What the task asks:
When you reach the line containing "export CORE_UTILIZATION = 64", include it and stop; until then, return each line of the material exactly, starting with the first.

Data extract:
****************************************

### config.mk
export PLATFORM = sky130hd
export DESIGN_NAME = sd_cand_gen
export DESIGN_NICKNAME = d
export VERILOG_FILES = /design/src/rtl/sd_cand_gen.sv
export SDC_FILE = /design/constraint.sdc
export NUM_CORES = 1
export LEC_CHECK = 0
export CAP_MARGIN = 10
export CORE_MARGIN = 2
export CORE_UTILIZATION = 64
export DETAILED_ROUTE_END_ITERATION = 16
export DONT_BUFFER_PORTS = 1
export PLACE_DENSITY = 0.84
export RECOVER_POWER = 50
export SYNTH_ARGS = -nofsm -noshare
export SYNTH_HDL_FRONTEND = slang
export SYNTH_SLANG_ARGS = --single-unit
### constraint.sdc
create_clock -name clk -period 14.42 [get_ports clk]
set_input_delay 2.163 -clock clk [delete_from_list [all_inputs] [get_ports clk]]
set_output_delay 2.163 -clock clk [all_outputs]
set_load 0.01 [all_outputs]
### src/rtl/sd_cand_gen.sv
// sd_cand_gen: Sudoku front end. Loads a (BOX*BOX)x(BOX*BOX) grid in row-major order
// (0 = blank), builds row/column/box occupancy masks while loading, then streams one
// candidate mask per blank cell over a valid/ready handshake and flags bad givens.
//
// Ports:
//   clk, rst          clock (rising edge), asynchronous active-high reset
//   in_valid, in      cell strobe and value (0 = blank, 1..N = given)
//   out_valid/ready   candidate beat handshake
//   out_idx           row-major index of the blank cell
//   out_cand          candidate mask, bit v-1 set = value v is legal
//   out_last          final blank beat of the grid
//   out_done          one-cycle pulse when the grid is finished
//   conflict          duplicate or illegal given seen; valid while out_done=1
//   out_single        exactly one candidate bit set (only with SD_SINGLE_EN)
//
// Optional feature: define SD_SINGLE_EN to build the popcount behind out_single;
// otherwise out_single is tied to 0.
module sd_cand_gen #(
  parameter int unsigned BOX = 3,
  parameter int unsigned VW  = 4,
  parameter int unsigned IW  = 7
) (
  input  logic                 clk,
  input  logic                 rst,
  input  logic                 in_valid,
  input  logic [VW-1:0]        in,
  output logic                 out_valid,
  input  logic                 out_ready,
  output logic [IW-1:0]        out_idx,
  output logic [BOX*BOX-1:0]   out_cand,
  output logic                 out_last,
  output logic                 out_done,
  output logic                 conflict,
  output logic                 out_single
);

  localparam int unsigned N  = BOX * BOX;
  localparam int unsigned C  = N * N;
  localparam int unsigned NW = $clog2(N);
  localparam int unsigned BW = $clog2(BOX);

  localparam logic [NW-1:0] NLast   = NW'(N - 1);
  localparam logic [NW-1:0] NwOne   = NW'(1);
  localparam logic [NW-1:0] BoxStep = NW'(BOX);
  localparam logic [BW-1:0] BLast   = BW'(BOX - 1);
  localparam logic [BW-1:0] BwOne   = BW'(1);
  localparam logic [IW-1:0] CLast   = IW'(C - 1);
  localparam logic [IW-1:0] KOne    = IW'(1);
  localparam logic [IW:0]   CntOne  = (IW + 1)'(1);
  localparam logic [VW-1:0] NVal    = VW'(N);
  localparam logic [VW-1:0] VOne    = VW'(1);
  localparam logic [N-1:0]  NOne    = {{(N - 1){1'b0}}, 1'b1};
  localparam logic [C-1:0]  COne    = {{(C - 1){1'b0}}, 1'b1};

  typedef enum logic [1:0] {StIdle, StLoad, StEmit, StDone} state_e;

  state_e          state;
  logic [IW-1:0]   k;          // cell counter while loading, scan pointer while emitting
  logic [NW-1:0]   r, c, b;    // row, column and box of cell k
  logic [NW-1:0]   box_base;   // box index of the first box in the current box row
  logic [BW-1:0]   cib, rib;   // column / row position inside the current box
  logic [C-1:0]    blank;
  logic [IW:0]     nblank;     // blanks loaded, then blanks still to emit
  logic [N-1:0]    row_mask [N];
  logic [N-1:0]    col_mask [N];
  logic [N-1:0]    box_mask [N];

  logic [N-1:0]    used, vbit;
  logic            given, illegal, cur_blank;
  logic [VW-1:0]   vm1;
  logic [C-1:0]    blank_sh;
  logic [NW-1:0]   r_n, c_n, b_n, base_n;
  logic [BW-1:0]   cib_n, rib_n;

  always_comb begin
    used      = row_mask[r] | col_mask[c] | box_mask[b];
    given     = (in != '0) && (in <= NVal);
    illegal   = in > NVal;
    vm1       = in - VOne;
    vbit      = given ? (NOne << vm1) : '0;
    blank_sh  = blank >> k;
    cur_blank = blank_sh[0];

    // Step row/column/box to the next row-major cell without division.
    c_n    = c + NwOne;
    cib_n  = cib + BwOne;
    r_n    = r;
    rib_n  = rib;
    b_n    = b;
    base_n = box_base;
    if (cib == BLast) begin
      cib_n = '0;
      b_n   = b + NwOne;
    end
    if (c == NLast) begin
      c_n   = '0;
      cib_n = '0;
      r_n   = r + NwOne;
      if (rib == BLast) begin
        rib_n  = '0;
        base_n = box_base + BoxStep;
        b_n    = box_base + BoxStep;
      end else begin
        rib_n = rib + BwOne;
        b_n   = box_base;
      end
    end
  end

  always_comb begin
    out_valid = (state == StEmit) && (nblank != '0) && cur_blank;
    out_idx   = out_valid ? k : '0;
    out_cand  = out_valid ? ~used : '0;
    out_last  = out_valid && (nblank == CntOne);
    out_done  = (state == StDone);
`ifdef SD_SINGLE_EN
    out_single = out_valid && ($countones(out_cand) == 1);
`else
    out_single = 1'b0;
`endif
  end

  always_ff @(posedge clk or posedge rst) begin
    if (rst) begin
      state    <= StIdle;
      k        <= '0;
      r        <= '0;
      c        <= '0;
      b        <= '0;
      box_base <= '0;
      cib      <= '0;
      rib      <= '0;
      blank    <= '0;
      nblank   <= '0;
      conflict <= 1'b0;
      for (int i = 0; i < N; i++) begin
        row_mask[i] <= '0;
        col_mask[i] <= '0;
        box_mask[i] <= '0;
      end
    end else begin
      unique case (state)
        StIdle, StLoad: begin
          if (in_valid) begin
            if (illegal || ((used & vbit) != '0)) conflict <= 1'b1;
            row_mask[r] <= row_mask[r] | vbit;
            col_mask[c] <= col_mask[c] | vbit;
            box_mask[b] <= box_mask[b] | vbit;
            if (in == '0) begin
              blank  <= blank | (COne << k);
              nblank <= nblank + CntOne;
            end
            if (k == CLast) begin
              state    <= StEmit;
              k        <= '0;
              r        <= '0;
              c        <= '0;
              b        <= '0;
              box_base <= '0;
              cib      <= '0;
              rib      <= '0;
            end else begin
              state    <= StLoad;
              k        <= k + KOne;
              r        <= r_n;
              c        <= c_n;
              b        <= b_n;
              box_base <= base_n;
              cib      <= cib_n;
              rib      <= rib_n;
            end
          end
        end
        StEmit: begin
          if (nblank == '0) begin
            state <= StDone;
          end else if (!cur_blank || out_ready) begin
            if (cur_blank) nblank <= nblank - CntOne;
            if (cur_blank && (nblank == CntOne)) begin
              state <= StDone;
            end else begin
              k        <= k + KOne;
              r        <= r_n;
              c        <= c_n;
              b        <= b_n;
              box_base <= base_n;
              cib      <= cib_n;
              rib      <= rib_n;
            end
          end
        end
        StDone: begin
          state    <= StIdle;
          k        <= '0;
          r        <= '0;
          c        <= '0;
          b        <= '0;
          box_base <= '0;
          cib      <= '0;
          rib      <= '0;
          blank    <= '0;
          nblank   <= '0;
          conflict <= 1'b0;
          for (int i = 0; i < N; i++) begin
            row_mask[i] <= '0;
            col_mask[i] <= '0;
            box_mask[i] <= '0;
          end
        end
        default: state <= StIdle;
      endcase
    end
  end

endmodule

****************************************

Answer section:
### config.mk
export PLATFORM = sky130hd
export DESIGN_NAME = sd_cand_gen
export DESIGN_NICKNAME = d
export VERILOG_FILES = /design/src/rtl/sd_cand_gen.sv
export SDC_FILE = /design/constraint.sdc
export NUM_CORES = 1
export LEC_CHECK = 0
export CAP_MARGIN = 10
export CORE_MARGIN = 2
export CORE_UTILIZATION = 64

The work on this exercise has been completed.